◆ Task requirements ◆
Beginning with the first line, please repeat the entries exactly and end on the line that contains "Sequential share of layout area fell".

◆ ◆ ◆ ◆ ◆

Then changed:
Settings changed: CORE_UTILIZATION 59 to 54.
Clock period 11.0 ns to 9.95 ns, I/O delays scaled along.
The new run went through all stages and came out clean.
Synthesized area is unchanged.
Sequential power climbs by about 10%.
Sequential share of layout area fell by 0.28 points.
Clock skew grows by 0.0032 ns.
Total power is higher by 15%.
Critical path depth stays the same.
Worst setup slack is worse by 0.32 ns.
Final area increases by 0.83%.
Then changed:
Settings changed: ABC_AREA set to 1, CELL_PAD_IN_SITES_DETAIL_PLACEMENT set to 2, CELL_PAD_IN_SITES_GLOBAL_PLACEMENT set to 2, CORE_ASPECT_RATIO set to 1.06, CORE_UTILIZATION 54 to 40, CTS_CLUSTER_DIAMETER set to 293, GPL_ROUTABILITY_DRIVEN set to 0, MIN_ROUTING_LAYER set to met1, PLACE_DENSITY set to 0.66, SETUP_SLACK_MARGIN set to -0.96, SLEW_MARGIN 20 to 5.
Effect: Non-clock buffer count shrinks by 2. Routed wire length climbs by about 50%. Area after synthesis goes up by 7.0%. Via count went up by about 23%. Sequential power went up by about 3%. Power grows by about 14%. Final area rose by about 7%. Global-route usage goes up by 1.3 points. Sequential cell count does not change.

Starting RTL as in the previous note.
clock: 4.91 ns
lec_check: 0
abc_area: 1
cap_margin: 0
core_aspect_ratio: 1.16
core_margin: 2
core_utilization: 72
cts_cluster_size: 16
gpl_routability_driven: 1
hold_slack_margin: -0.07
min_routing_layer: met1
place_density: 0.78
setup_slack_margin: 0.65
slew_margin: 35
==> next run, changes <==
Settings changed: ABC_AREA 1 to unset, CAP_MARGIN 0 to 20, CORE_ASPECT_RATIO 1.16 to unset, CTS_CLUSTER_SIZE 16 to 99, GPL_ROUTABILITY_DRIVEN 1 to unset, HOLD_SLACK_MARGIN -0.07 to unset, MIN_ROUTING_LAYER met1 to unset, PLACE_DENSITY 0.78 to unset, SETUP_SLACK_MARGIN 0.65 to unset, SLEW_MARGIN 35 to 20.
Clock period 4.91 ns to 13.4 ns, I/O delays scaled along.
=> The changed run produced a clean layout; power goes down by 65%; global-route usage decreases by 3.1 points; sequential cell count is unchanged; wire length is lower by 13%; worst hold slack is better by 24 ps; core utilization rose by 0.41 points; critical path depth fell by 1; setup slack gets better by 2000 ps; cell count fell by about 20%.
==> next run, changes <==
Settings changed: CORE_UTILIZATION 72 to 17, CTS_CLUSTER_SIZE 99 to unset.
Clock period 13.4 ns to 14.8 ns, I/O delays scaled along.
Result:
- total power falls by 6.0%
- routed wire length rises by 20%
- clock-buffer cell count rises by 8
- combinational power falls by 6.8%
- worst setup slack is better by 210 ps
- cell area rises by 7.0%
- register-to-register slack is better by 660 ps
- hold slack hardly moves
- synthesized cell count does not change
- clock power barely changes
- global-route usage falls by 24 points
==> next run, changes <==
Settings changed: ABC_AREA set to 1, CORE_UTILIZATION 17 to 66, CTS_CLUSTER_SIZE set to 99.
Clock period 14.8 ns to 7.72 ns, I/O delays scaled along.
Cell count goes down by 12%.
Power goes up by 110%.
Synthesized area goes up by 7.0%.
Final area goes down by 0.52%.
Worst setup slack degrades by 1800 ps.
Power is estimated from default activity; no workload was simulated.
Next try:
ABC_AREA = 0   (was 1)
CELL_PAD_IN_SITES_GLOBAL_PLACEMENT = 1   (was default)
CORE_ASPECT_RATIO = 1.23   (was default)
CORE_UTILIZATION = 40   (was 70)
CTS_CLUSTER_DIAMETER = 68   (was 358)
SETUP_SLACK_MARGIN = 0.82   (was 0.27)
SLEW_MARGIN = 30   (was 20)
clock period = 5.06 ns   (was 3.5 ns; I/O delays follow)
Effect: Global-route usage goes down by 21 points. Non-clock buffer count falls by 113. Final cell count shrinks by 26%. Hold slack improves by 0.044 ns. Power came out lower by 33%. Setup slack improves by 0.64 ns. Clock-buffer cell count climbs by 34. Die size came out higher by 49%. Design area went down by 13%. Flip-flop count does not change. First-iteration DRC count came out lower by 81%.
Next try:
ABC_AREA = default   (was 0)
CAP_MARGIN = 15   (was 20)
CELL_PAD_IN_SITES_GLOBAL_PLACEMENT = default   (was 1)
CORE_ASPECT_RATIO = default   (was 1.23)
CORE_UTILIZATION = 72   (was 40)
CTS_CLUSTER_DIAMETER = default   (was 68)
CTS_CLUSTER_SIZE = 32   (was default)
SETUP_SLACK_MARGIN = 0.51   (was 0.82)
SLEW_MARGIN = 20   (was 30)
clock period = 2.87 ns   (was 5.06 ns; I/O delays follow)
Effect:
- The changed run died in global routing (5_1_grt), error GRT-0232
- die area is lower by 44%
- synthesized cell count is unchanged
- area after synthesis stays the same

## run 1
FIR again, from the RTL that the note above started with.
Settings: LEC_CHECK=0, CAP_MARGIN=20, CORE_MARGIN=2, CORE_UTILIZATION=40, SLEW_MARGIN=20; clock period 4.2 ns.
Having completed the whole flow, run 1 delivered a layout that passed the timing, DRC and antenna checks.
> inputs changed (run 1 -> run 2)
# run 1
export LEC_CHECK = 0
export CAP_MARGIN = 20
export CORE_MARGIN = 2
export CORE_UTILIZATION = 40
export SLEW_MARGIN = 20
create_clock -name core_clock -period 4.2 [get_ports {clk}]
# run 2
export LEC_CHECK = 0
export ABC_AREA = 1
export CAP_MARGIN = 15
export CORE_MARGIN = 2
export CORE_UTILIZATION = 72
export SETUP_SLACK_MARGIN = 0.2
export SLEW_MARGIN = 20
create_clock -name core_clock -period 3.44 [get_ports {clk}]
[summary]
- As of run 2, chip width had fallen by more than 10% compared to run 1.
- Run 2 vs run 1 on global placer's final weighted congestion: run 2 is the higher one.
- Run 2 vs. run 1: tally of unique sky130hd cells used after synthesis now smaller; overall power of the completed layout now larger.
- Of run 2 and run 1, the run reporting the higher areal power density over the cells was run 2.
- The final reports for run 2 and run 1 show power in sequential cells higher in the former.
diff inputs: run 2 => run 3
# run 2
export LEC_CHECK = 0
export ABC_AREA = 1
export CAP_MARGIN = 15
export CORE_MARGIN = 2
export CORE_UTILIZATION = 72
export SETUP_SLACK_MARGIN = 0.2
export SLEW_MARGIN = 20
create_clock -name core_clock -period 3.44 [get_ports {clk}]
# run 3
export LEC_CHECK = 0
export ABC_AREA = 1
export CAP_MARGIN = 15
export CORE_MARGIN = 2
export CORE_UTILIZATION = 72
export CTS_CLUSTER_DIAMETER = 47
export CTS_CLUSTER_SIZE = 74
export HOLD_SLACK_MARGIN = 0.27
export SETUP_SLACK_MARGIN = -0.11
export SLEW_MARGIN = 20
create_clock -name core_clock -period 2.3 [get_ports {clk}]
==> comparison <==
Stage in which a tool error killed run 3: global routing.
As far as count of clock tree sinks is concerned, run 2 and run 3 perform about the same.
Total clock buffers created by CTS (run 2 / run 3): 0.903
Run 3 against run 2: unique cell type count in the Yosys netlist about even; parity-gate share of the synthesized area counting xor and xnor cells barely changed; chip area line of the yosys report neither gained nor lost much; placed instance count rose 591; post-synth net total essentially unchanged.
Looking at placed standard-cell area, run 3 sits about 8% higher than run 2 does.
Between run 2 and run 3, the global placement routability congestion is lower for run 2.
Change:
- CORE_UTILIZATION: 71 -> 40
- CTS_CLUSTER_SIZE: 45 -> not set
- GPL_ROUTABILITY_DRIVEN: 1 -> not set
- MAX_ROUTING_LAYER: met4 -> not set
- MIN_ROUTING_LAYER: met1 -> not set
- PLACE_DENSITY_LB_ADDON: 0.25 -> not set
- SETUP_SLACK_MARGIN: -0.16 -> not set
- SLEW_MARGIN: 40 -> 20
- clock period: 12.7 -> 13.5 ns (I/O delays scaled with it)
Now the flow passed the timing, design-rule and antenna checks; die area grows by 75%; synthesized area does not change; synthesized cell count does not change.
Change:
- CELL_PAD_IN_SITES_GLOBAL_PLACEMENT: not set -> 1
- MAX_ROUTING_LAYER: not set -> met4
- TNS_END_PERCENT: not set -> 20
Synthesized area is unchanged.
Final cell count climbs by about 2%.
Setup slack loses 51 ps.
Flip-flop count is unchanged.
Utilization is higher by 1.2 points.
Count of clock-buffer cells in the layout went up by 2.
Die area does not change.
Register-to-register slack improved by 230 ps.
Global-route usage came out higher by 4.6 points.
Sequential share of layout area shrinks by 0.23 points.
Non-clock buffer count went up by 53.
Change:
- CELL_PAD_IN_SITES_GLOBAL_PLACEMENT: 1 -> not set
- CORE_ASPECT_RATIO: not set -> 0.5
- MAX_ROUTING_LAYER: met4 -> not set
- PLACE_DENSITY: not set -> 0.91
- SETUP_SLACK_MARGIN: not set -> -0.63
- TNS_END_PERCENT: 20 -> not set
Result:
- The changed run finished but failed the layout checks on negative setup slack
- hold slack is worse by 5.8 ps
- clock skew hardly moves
== main ==
// alu_add
module alu_add (
    input   logic           clk_i,
    input   logic           rst_i,
    input   logic [36:0]    left_i,      
    input   logic [36:0]    right_i,     
    output  logic           in_ready_o,
    input   logic           in_valid_i,
    output  logic [36:0]    result_o,    
    input   logic           out_ready_i,
    output  logic           out_valid_o
);
make LEC_CHECK=0 ABC_AREA=0 CAP_MARGIN=20 CORE_ASPECT_RATIO=1.32 CORE_MARGIN=2 CORE_UTILIZATION=72 CTS_CLUSTER_DIAMETER=397 CTS_CLUSTER_SIZE=95 SETUP_SLACK_MARGIN=1.5 SLEW_MARGIN=20 finish   # period 6.53 ns
run.sh (not shown) runs the stock make flow with config.mk's settings and CLKGATE_MAP_FILE=.
Setup changes, main to the feature branch
# main
export LEC_CHECK = 0
export ABC_AREA = 0
export CAP_MARGIN = 20
export CORE_ASPECT_RATIO = 1.32
export CORE_MARGIN = 2
export CORE_UTILIZATION = 72
export CTS_CLUSTER_DIAMETER = 397
export CTS_CLUSTER_SIZE = 95
export SETUP_SLACK_MARGIN = 1.5
export SLEW_MARGIN = 20
create_clock -name core_clock -period 6.53 [get_ports {clk_i}]
# the feature branch
export LEC_CHECK = 0
export CAP_MARGIN = 20
export CORE_MARGIN = 2
export CORE_UTILIZATION = 68
export CTS_CLUSTER_SIZE = 34
export SLEW_MARGIN = 20
create_clock -name core_clock -period 4.28 [get_ports {clk_i}]
[summary]
main has a higher post-route minimum period than the feature branch.
On worst hold-check slack, the feature branch and main are neck and neck.
The flow did not stop early for the feature branch: all stages ran, and the layout cleared the timing, design-rule and antenna checks.
What main reported for maximum frequency has to be multiplied by 1.14 to get the figure for the feature branch.
Against main, combinational logic power in the feature branch rose by more than a quarter.
NOTE detailed router's first-iteration violation count main->the feature branch increased by more than a quarter
The run showing the smaller sequential share of layout area is the feature branch.
The feature branch against main: combinational share of power increased 0.5 points, signed area change from the synthesized netlist to the final layout now larger.

---

Starting RTL as in the previous note.
make LEC_CHECK=0 CAP_MARGIN=35 CORE_ASPECT_RATIO=1.88 CORE_MARGIN=2 CORE_UTILIZATION=38 CTS_CLUSTER_SIZE=56 GPL_ROUTABILITY_DRIVEN=0 HOLD_SLACK_MARGIN=-0.09 PLACE_DENSITY_LB_ADDON=0.09 SLEW_MARGIN=10 finish   # period 2.96 ns
The first run ran to the end with violations: negative setup slack.
Change:
Settings changed: CAP_MARGIN 35 to 20, CORE_ASPECT_RATIO 1.88 to not set, CORE_UTILIZATION 38 to 70, CTS_CLUSTER_SIZE 56 to 22, GPL_ROUTABILITY_DRIVEN 0 to not set, HOLD_SLACK_MARGIN -0.09 to not set, PLACE_DENSITY_LB_ADDON 0.09 to not set, SLEW_MARGIN 10 to 20.
Clock period 2.96 ns to 3.94 ns, I/O delays scaled along.
Result:
- The new run ran to the end with violations: negative setup slack
- first-iteration DRC count climbs to 2.5 times its value
- cell area drops by 11%
- power drops by about 30%
- die area drops by about 45%
- clock power drops by 18%
- synthesized area does not change
- worst hold slack gets better by 0.022 ns
- setup slack gets better by 0.50 ns
- clock skew barely changes
- via count climbs by about 9%
Change:
Settings changed: CAP_MARGIN 20 to 0, CORE_UTILIZATION 70 to 72.
Result:
- The new run completed and failed the layout checks on negative setup slack
- final area rises slightly
- setup slack degrades by 0.33 ns
- die size drops by a few percent
- flip-flop count does not change
- global-route usage rises by 4.5 points
- total power goes up by a few percent
Change:
Settings changed: CAP_MARGIN 0 to 20, CTS_CLUSTER_DIAMETER set to 397, CTS_CLUSTER_SIZE 22 to 95.
Clock period 3.94 ns to 6.72 ns, I/O delays scaled along.
After rerunning: The new run finished with timing, DRC and antenna clean. Core utilization falls by 3.9 points. Clock-buffer cell count goes up by 1. Power drops by 48%. Fmax drops by 12%. Synthesized area is unchanged. Global-route usage decreases by 6.1 points. Via count shrinks by 16%.
Change:
Settings changed: CTS_CLUSTER_DIAMETER 397 to not set, CTS_CLUSTER_SIZE 95 to 91, PLACE_DENSITY set to 0.95.
Clock period 6.72 ns to 3.94 ns, I/O delays scaled along.
=> This time the run finished but fails on negative setup slack. Critical path depth does not change. Global-route usage went up by 5.1 points. Cell area went up by 3.5%. Power went up by 85%. Routed wire length went up by 32%. Utilization went up by 3.1 points. Maximum frequency went up by 14%.
Change:
Settings changed: CTS_CLUSTER_SIZE 91 to 80, PLACE_DENSITY 0.95 to 0.37.
The changed run reached the layout checks and failed them: negative setup slack.
Synthesized area is unchanged.
Die size is unchanged.
Maximum frequency goes down slightly.
No activity file was given, so power comes from the tool's default toggle rates.
==> inputs of run a <==
// alu_top
module alu_top #(
    parameter A_WIDTH_TOP = 16,
    parameter B_WIDTH_TOP = 16
) (
    input   CLK,rst,
    input   [3 : 0] ALU_FUNC,
    input   [A_WIDTH_TOP - 1 : 0] A,
    input   [B_WIDTH_TOP - 1 : 0] B,
    output  [A_WIDTH_TOP + B_WIDTH_TOP - 1 : 0] Arith_OUT, Logic_OUT, CMP_OUT,Shift_OUT,
    output  Carry_OUT, Arith_Flag, Logic_Flag, CMP_Flag, Shift_Flag
);
wire Arith_EN, Logic_EN, CMP_EN, Shift_EN;
Decoder_Unit U0 (
    .DEC_ALU_FUNC(ALU_FUNC[3 : 2]),
    .DEC_Arith_Enable(Arith_EN),
    .DEC_Logic_Enable(Logic_EN),
    .DEC_CMP_Enable  (CMP_EN),
    .DEC_Shift_Enable(Shift_EN)
);
Arithmetic_Unit #(.A_WIDTH(A_WIDTH_TOP), .B_WIDTH(B_WIDTH_TOP)) U1 (
    .clk(CLK),
    .rst(rst),
    .A(A),
    .B(B),
    .Arith_ALU_FUNC(ALU_FUNC[1 : 0]),
    .Arith_Enable(Arith_EN),
    .Arith_OUT(Arith_OUT),
    .Carry_OUT(Carry_OUT),
    .Arith_Flag(Arith_Flag)
);
Logic_Unit #(.A_WIDTH(A_WIDTH_TOP), .B_WIDTH(B_WIDTH_TOP)) U2 (
    .clk(CLK),
    .rst(rst),
    .A(A),
    .B(B),
    .Logic_ALU_FUNC(ALU_FUNC[1 : 0]),
    .Logic_Enable(Logic_EN),
    .Logic_OUT(Logic_OUT),
    .Logic_Flag(Logic_Flag)
);
CMP_Unit #(.A_WIDTH(A_WIDTH_TOP), .B_WIDTH(B_WIDTH_TOP)) U3 (
    .clk(CLK),
    .rst(rst),
    .A(A),
    .B(B),
    .CMP_ALU_FUNC(ALU_FUNC[1 : 0]),
    .CMP_Enable(CMP_EN),
    .CMP_OUT(CMP_OUT),
    .CMP_Flag(CMP_Flag)
);
Shift_Unit #(.A_WIDTH(A_WIDTH_TOP), .B_WIDTH(B_WIDTH_TOP)) U4 (
    .clk(CLK),
    .rst(rst),
    .A(A),
    .B(B),
    .Shift_ALU_FUNC(ALU_FUNC[1 : 0]),
    .Shift_Enable(Shift_EN),
    .Shift_OUT(Shift_OUT),
    .Shift_Flag(Shift_Flag)
);
endmodule
==> flow/config.mk <==
export PLATFORM = sky130hd
export DESIGN_NAME = alu_top
export DESIGN_NICKNAME = alu_top
export VERILOG_FILES = /design/flow/design.v
export SDC_FILE = /design/flow/constraint.sdc
export NUM_CORES = 4
export LEC_CHECK = 0
export ABC_AREA = 0
export CAP_MARGIN = 15
export CORE_ASPECT_RATIO = 0.57
export CORE_MARGIN = 8
export CORE_UTILIZATION = 35
export CTS_CLUSTER_DIAMETER = 212
export CTS_CLUSTER_SIZE = 93
export GPL_ROUTABILITY_DRIVEN = 0
export GPL_TIMING_DRIVEN = 0
export HOLD_SLACK_MARGIN = 0.28
export MIN_ROUTING_LAYER = met1
export PLACE_DENSITY = 0.41
export SLEW_MARGIN = 0
export TNS_END_PERCENT = 25
==> flow/constraint.sdc <==
create_clock -name core_clock -period 166.0 [get_ports {CLK}]
set_input_delay 33.2000 -clock core_clock [delete_from_list [all_inputs] [get_ports {CLK}]]
set_output_delay 33.2000 -clock core_clock [all_outputs]
set_load 0.01 [all_outputs]
run.sh (not shown) runs the stock make flow with config.mk's settings and CLKGATE_MAP_FILE=.
==> run b: changes against run a <==
==> flow/config.mk (replaced) <==
export PLATFORM = sky130hd
export DESIGN_NAME = alu_top
export DESIGN_NICKNAME = alu_top
export VERILOG_FILES = /design/flow/design.v
export SDC_FILE = /design/flow/constraint.sdc
export NUM_CORES = 4
export LEC_CHECK = 0
export ABC_AREA = 1
export CAP_MARGIN = 15
export CORE_MARGIN = 2
export CORE_UTILIZATION = 72
export CTS_CLUSTER_DIAMETER = 261
export CTS_CLUSTER_SIZE = 41
export HOLD_SLACK_MARGIN = -0.08
export MAX_ROUTING_LAYER = met4
export MIN_ROUTING_LAYER = met1
export SETUP_SLACK_MARGIN = 5.0
export SLEW_MARGIN = 20
export TNS_END_PERCENT = 25
==> flow/constraint.sdc (replaced) <==
create_clock -name core_clock -period 102.0 [get_ports {CLK}]
set_input_delay 20.4000 -clock core_clock [delete_from_list [all_inputs] [get_ports {CLK}]]
set_output_delay 20.4000 -clock core_clock [all_outputs]
set_load 0.01 [all_outputs]
==> run c: changes against run a <==
==> flow/config.mk (replaced) <==
export PLATFORM = sky130hd
export DESIGN_NAME = alu_top
export DESIGN_NICKNAME = alu_top
export VERILOG_FILES = /design/flow/design.v
export SDC_FILE = /design/flow/constraint.sdc
export NUM_CORES = 4
export LEC_CHECK = 0
export ABC_AREA = 1
export CAP_MARGIN = 20
export CELL_PAD_IN_SITES_DETAIL_PLACEMENT = 2
export CORE_ASPECT_RATIO = 0.71
export CORE_MARGIN = 3
export CORE_UTILIZATION = 40
export GPL_ROUTABILITY_DRIVEN = 0
export MIN_ROUTING_LAYER = met1
export SLEW_MARGIN = 20
export TNS_END_PERCENT = 90
==> flow/constraint.sdc (replaced) <==
create_clock -name core_clock -period 130.0 [get_ports {CLK}]
set_input_delay 26.0000 -clock core_clock [delete_from_list [all_inputs] [get_ports {CLK}]]
set_output_delay 26.0000 -clock core_clock [all_outputs]
set_load 0.01 [all_outputs]
==> run d: changes against run a <==
==> flow/config.mk (replaced) <==
export PLATFORM = sky130hd
export DESIGN_NAME = alu_top
export DESIGN_NICKNAME = alu_top
export VERILOG_FILES = /design/flow/design.v
export SDC_FILE = /design/flow/constraint.sdc
export NUM_CORES = 4
export LEC_CHECK = 0
export CAP_MARGIN = 20
export CORE_MARGIN = 2
export CORE_UTILIZATION = 70
export CTS_CLUSTER_DIAMETER = 134
export MAX_ROUTING_LAYER = met4
export SLEW_MARGIN = 20
==> flow/constraint.sdc (replaced) <==
create_clock -name core_clock -period 97.7 [get_ports {CLK}]
set_input_delay 19.5400 -clock core_clock [delete_from_list [all_inputs] [get_ports {CLK}]]
set_output_delay 19.5400 -clock core_clock [all_outputs]
set_load 0.01 [all_outputs]
==> notes <==
Run c failed in 3_5_place_dp on DPL-0033. Run a finished clean. Run b finished clean. Run d ran to the end with violations: negative setup slack.
Synthesized area: run b is larger than run a (3.1%).
Worst hold slack, highest first: run b, run d, run a.
Die size, highest first: run a, run c, run b, run d.
Setup slack: run a > run b > run d.
First-iteration DRC count, lowest first: run a, run d, run b.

◆ ◆ ◆ ◆ ◆

◆ Task result ◆
Then changed:
Settings changed: CORE_UTILIZATION 59 to 54.
Clock period 11.0 ns to 9.95 ns, I/O delays scaled along.
The new run went through all stages and came out clean.
Synthesized area is unchanged.
Sequential power climbs by about 10%.
Sequential share of layout area fell by 0.28 points.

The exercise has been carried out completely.